A brawl broke out in a contested section of the border between Kyrgyzstan and Tajikistan over the weekend — the latest of many such incidents caused by failure to forge a solution on joint use of the area.
As usual, the picture has been muddled by duelling accounts of precisely what happened.
On January 21, the head of Kyrgyzstan’s Batken region, Kenesh Salikhov, told media that a representative of the Tajik police came informed him that some villagers from the Kyrgyz village of Kok-Tash had assaulted a citizen of Tajikistan. Despite the nominal border, the two communities have homes side by side, in what is sometimes described as a chessboard configuration, so dust-ups can break out apparently trivial matters.
Salikhov said that his information led him to disbelieve the Tajik police account.
“Later, we found out this person was not assaulted by our citizens and the Tajik police had no case to make, but on the next day, the victim summoned about 15-20 people and came to our village for a showdown,” he told Zanoza.kg.
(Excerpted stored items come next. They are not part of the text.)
### src/design/ioc_defs.vh
// Constants for the I/O card control, flag and diagnose logic
`ifndef IOC_DEFS_VH
`define IOC_DEFS_VH

// Instruction codes on the I/O instruction bus
`define IOC_OP_W          3
`define IOC_OP_NONE       3'h0
`define IOC_OP_OUT_ACC    3'h1
`define IOC_OP_LOAD_IN    3'h2
`define IOC_OP_SET_CTL    3'h3
`define IOC_OP_CLR_CTL    3'h4
`define IOC_OP_SKIP_FLAG  3'h5

// Widths and select codes
`define IOC_DATA_W        16
`define IOC_SC_W          6
`define IOC_SC_GLOBAL     6'h02
`define IOC_MODE_W        3

// Diagnose mode values
`define IOC_DIAG_OFF      3'h0
`define IOC_DIAG_SCAN     3'h1
`define IOC_DIAG_STATUS   3'h2
`define IOC_DIAG_DMA      3'h3
`define IOC_DIAG_SRQ_OFF  3'h7
`define IOC_DIAG_MAX      16'h0007

// Identification word fields
`define IOC_ID_SMART_BIT  15
`define IOC_ID_TYPE_HI    14
`define IOC_ID_TYPE_LO    9
`define IOC_ID_REV_HI     8
`define IOC_ID_REV_LO     6

// Status word fields
`define IOC_ST_BREAK_BIT  12
`define IOC_ST_PRIO_BIT   11
`define IOC_ST_CTL_BIT    9
`define IOC_ST_FLAG_BIT   8
`define IOC_ST_MATCH_BIT  7
`define IOC_ST_GREN_BIT   6

// Input buffer shape
`define IOC_FIFO_DEPTH    8
`define IOC_FIFO_AW       3

`endif

### src/design/ioc_card.v
// I/O card control/flag handshake, diagnose modes and input word FIFO
//
// Function
// - Output instruction loads buffer, device not started
// - Set-control-clear-flag sets control, clears flag
// - Control set drives start with buffered data
// - Device done sets the card flag
// - Interrupt needs flag, control, enable, priority
// - Clear-control-clear-flag idles card, releases priority
// - Skip instruction tests the flag bit
// - Load-input returns device data word
// - Values 1-7 enter diagnose; zero ends it
// - Diagnose entry leaves global register untouched
// - Global register decides which cards accept diagnose
// - Mode 7 blocks service requests until clear
// - Modes 4 to 6 reserved, no behaviour
// - Mode 1 entry withholds priority downstream
// - Priority holder answers scan read, passes on
// - After chain end, scan reads get nothing
// - ID word: smart bit, type, revision, select code
// - Own select code read returns ID undisturbed
// - Mode 2 answers with card status word
// - Mode 3 streams incrementing address by DMA
// - Mode 3 suppresses device start on set-control
// - Reset leaves control and flag cleared
`include "ioc_defs.vh"
`timescale 1ns/10ps
`default_nettype none

// Synchronous FIFO with valid/ready on both sides
module ioc_fifo #(
	parameter WIDTH = 16,
	parameter DEPTH = 8,
	parameter AW    = 3
) (
	input  wire             i_clk,
	input  wire             i_rst_b,
	input  wire             i_in_valid,
	output wire             o_in_ready,
	input  wire [WIDTH-1:0] i_in_data,
	output wire             o_out_valid,
	input  wire             i_out_ready,
	output wire [WIDTH-1:0] o_out_data
);
	reg [WIDTH-1:0] mem_reg [0:DEPTH-1];
	reg [AW-1:0]    wr_ptr_reg;
	reg [AW-1:0]    rd_ptr_reg;
	reg [AW:0]      count_reg;
	wire            push;
	wire            pop;

	// Full and empty come straight from the occupancy count
	assign o_in_ready  = (count_reg != DEPTH[AW:0]);
	assign o_out_valid = (count_reg != {(AW+1){1'b0}});
	assign o_out_data  = mem_reg[rd_ptr_reg];
	assign push        = i_in_valid & o_in_ready;
	assign pop         = o_out_valid & i_out_ready;

	// Storage written only on an accepted push
	always @(posedge i_clk) begin
		if (push) begin
			mem_reg[wr_ptr_reg] <= i_in_data;
		end
	end

	// Pointers wrap at the power-of-two depth
	always @(posedge i_clk) begin
		if (!i_rst_b) begin
			wr_ptr_reg <= {AW{1'b0}};
			rd_ptr_reg <= {AW{1'b0}};
			count_reg  <= {(AW+1){1'b0}};
		end else begin
			if (push) begin
				wr_ptr_reg <= wr_ptr_reg + 1'b1;
			end
			if (pop) begin
				rd_ptr_reg <= rd_ptr_reg + 1'b1;
			end
			if (push && !pop) begin
				count_reg <= count_reg + 1'b1;
			end else if (pop && !push) begin
				count_reg <= count_reg - 1'b1;
			end
		end
	end
endmodule // ioc_fifo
The bout of verbal sparring from both sides then escalated into stone-throwing. As a result, the informal village leader of Kok-Tash, Raziya Osorova, was injured and had to be taken to a hospital for severe head injuries.
Turmush.kg news website reported this dispute involved around 20 residents from the Kyrgyz village and nearly 100 residents of the Tajik side. Witness accounts of such events, however, should be treated with caution since either side typically inflates the size of opponent contingents in the interests of their narrative. One house and four cars are said to have been damaged in the fighting.
The Kyrgyz border service said the standoff was resolved within the day and that the situation in the area is now settled.
Salikhov said on January 23 that officials from both sides of the border would be meeting to definitively resolve the situation.